Rafe Needleman  |  Oct 21, 2009

Jeff Immelt holds the GE Vscan ultrasound scanner.
(Credit: Rafe Needleman/CNET)

SAN FRANCISCO--In a wide-ranging interview at the Web 2.0 Summit, Jeff Immelt, CEO of General Electric, announced a low-cost and very portable ultrasound scanner called the Vscan.

"It's about the same size as a BlackBerry," Immelt said, holding up a white device that appeared to fold in the middle like a flip-phone. The top of the device showed an ultrasound image (of a patient's liver, we were told), while the bottom showed control keys.

"This is Moore's law," he said, saying that the device had the same power as a console ultrasound from two to three years ago that would cost US$250,000.
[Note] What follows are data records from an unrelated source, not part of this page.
<file path="src/rtl/frac_div_pkg.sv">
package frac_div_pkg;

    typedef enum logic [1:0] {
        ST_LOAD    = 2'd0,
        ST_COUNT   = 2'd1,
        ST_STRETCH = 2'd2
    } fdiv_state_e;

    localparam int unsigned MIN_DIV = 2;

endpackage

</file>
<file path="src/rtl/frac_div_cfg.sv">
module frac_div_cfg #(
    parameter int unsigned DIV_W = 7,
    parameter int unsigned LEN_W = 3
) (
    input  logic                   clk_i,
    input  logic                   rst_ni,
    input  logic                   load_i,
    input  logic [DIV_W-1:0]       div_i,
    input  logic [LEN_W-1:0]       len_i,
    input  logic [(1<<LEN_W)-1:0]  pat_i,
    output logic [DIV_W-1:0]       div_o,
    output logic [LEN_W-1:0]       len_o,
    output logic [(1<<LEN_W)-1:0]  pat_o
);
    import frac_div_pkg::*;

    localparam int unsigned PAT_W = 1 << LEN_W;
    localparam logic [DIV_W-1:0] DIV_FLOOR = DIV_W'(MIN_DIV);

    logic [DIV_W-1:0] div_clamped;
    logic [PAT_W-1:0] pat_masked;

    assign div_clamped = (div_i < DIV_FLOOR) ? DIV_FLOOR : div_i;

    // Keep only entries 0..len; a zero length disables stretching entirely.
    for (genvar k = 0; k < PAT_W; k++) begin : g_mask
        assign pat_masked[k] = pat_i[k] && (len_i != '0) && (LEN_W'(k) <= len_i);
    end

    always_ff @(posedge clk_i) begin
        if (!rst_ni) begin
            div_o <= DIV_FLOOR;
            len_o <= '0;
            pat_o <= '0;
        end else if (load_i) begin
            div_o <= div_clamped;
            len_o <= len_i;
            pat_o <= pat_masked;
        end
    end

endmodule

</file>
<file path="src/rtl/frac_div_seq_fsm.sv">
module frac_div_seq_fsm #(
    parameter int unsigned DIV_W = 7,
    parameter int unsigned LEN_W = 3
) (
    input  logic                        clk_i,
    input  logic                        rst_ni,
    input  logic [DIV_W-1:0]            div_i,
    input  logic [LEN_W-1:0]            len_i,
    input  logic [(1<<LEN_W)-1:0]       pat_i,
    output logic                        load_o,
    output logic                        end_o,
    output frac_div_pkg::fdiv_state_e   st_o,
    output logic [DIV_W-1:0]            cnt_o,
    output logic [LEN_W-1:0]            idx_o,
    output logic                        tick_o
);
    import frac_div_pkg::*;

    fdiv_state_e      st_q, st_d;
    logic [DIV_W-1:0] cnt_q, cnt_d;
    logic [LEN_W-1:0] idx_q, idx_d;
    logic [DIV_W-1:0] last_cnt;
    logic             end_p;
    logic             load;

    assign last_cnt = div_i - 1'b1;

    // State register with its counter and pattern index.
    always_ff @(posedge clk_i) begin
        if (!rst_ni) begin
            st_q  <= ST_LOAD;
            cnt_q <= '0;
            idx_q <= '0;
        end else begin
            st_q  <= st_d;
            cnt_q <= cnt_d;
            idx_q <= idx_d;
        end
    end

    // Next state and period bookkeeping.
    always_comb begin
        st_d  = st_q;
        cnt_d = cnt_q;
        idx_d = idx_q;
        load  = 1'b0;
        end_p = 1'b0;
        unique case (st_q)
            ST_LOAD: begin
                load  = 1'b1;
                st_d  = ST_COUNT;
                cnt_d = '0;
                idx_d = '0;
            end
            ST_COUNT: begin
                if (cnt_q == last_cnt) begin
                    if (pat_i[idx_q]) begin
                        st_d = ST_STRETCH;
                    end else begin
                        end_p = 1'b1;
                    end
                end else begin
                    cnt_d = cnt_q + 1'b1;
                end
            end
            ST_STRETCH: begin
                end_p = 1'b1;
            end
            default: begin
                st_d = ST_LOAD;
            end
        endcase
        if (end_p) begin
            st_d  = ST_COUNT;
            cnt_d = '0;
            if (idx_q == len_i) begin
                idx_d = '0;
                load  = 1'b1;
            end else begin
                idx_d = idx_q + 1'b1;
            end
        end
    end

    // Output register: pulse in the cycle after a period's final cycle.
    always_ff @(posedge clk_i) begin
        if (!rst_ni) begin
            tick_o <= 1'b0;
        end else begin
            tick_o <= end_p;
        end
    end

    assign load_o = load;
    assign end_o  = end_p;
    assign st_o   = st_q;
    assign cnt_o  = cnt_q;
    assign idx_o  = idx_q;

endmodule

</file>
<file path="src/rtl/frac_clk_div.sv">
module frac_clk_div #(
    parameter int unsigned DIV_W = 7,
    parameter int unsigned LEN_W = 3
) (
    input  logic                   clk_i,
    input  logic                   rst_ni,
    input  logic [DIV_W-1:0]       div_int_i,
    input  logic [LEN_W-1:0]       seq_len_i,
    input  logic [(1<<LEN_W)-1:0]  seq_pat_i,
    output logic                   tick_o
);
    import frac_div_pkg::*;

    localparam int unsigned PAT_W = 1 << LEN_W;

    logic [DIV_W-1:0] div_act;
    logic [LEN_W-1:0] len_act;
    logic [PAT_W-1:0] pat_act;
    logic             cfg_load;
    logic             period_end;
    fdiv_state_e      fsm_st;
    logic [DIV_W-1:0] period_cnt;
    logic [LEN_W-1:0] seq_idx;

    frac_div_cfg #(
        .DIV_W (DIV_W),
        .LEN_W (LEN_W)
    ) u_cfg (
        .clk_i  (clk_i),
        .rst_ni (rst_ni),
        .load_i (cfg_load),
        .div_i  (div_int_i),
        .len_i  (seq_len_i),
        .pat_i  (seq_pat_i),
        .div_o  (div_act),
        .len_o  (len_act),
        .pat_o  (pat_act)
    );

    frac_div_seq_fsm #(
        .DIV_W (DIV_W),
        .LEN_W (LEN_W)
    ) u_fsm (
        .clk_i  (clk_i),
        .rst_ni (rst_ni),
        .div_i  (div_act),
        .len_i  (len_act),
        .pat_i  (pat_act),
        .load_o (cfg_load),
        .end_o  (period_end),
        .st_o   (fsm_st),
        .cnt_o  (period_cnt),
        .idx_o  (seq_idx),
        .tick_o (tick_o)
    );

endmodule

</file>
The price of the device was not revealed, but Immelt asked the audience to imagine these devices going to Africa and helping health care providers there determine "if a baby is breech," for example. "This could be the stethoscope of the 21st century," he said.

Immelt also gave a demo of an enhanced online medical records system, in which patient data is combined with clinical outcome data and research to help caregivers apply effective and current treatments to patients. Medical records, he said, don't win only because they give patients portable electronic files, but rather, "it's about making better clinical decisions faster."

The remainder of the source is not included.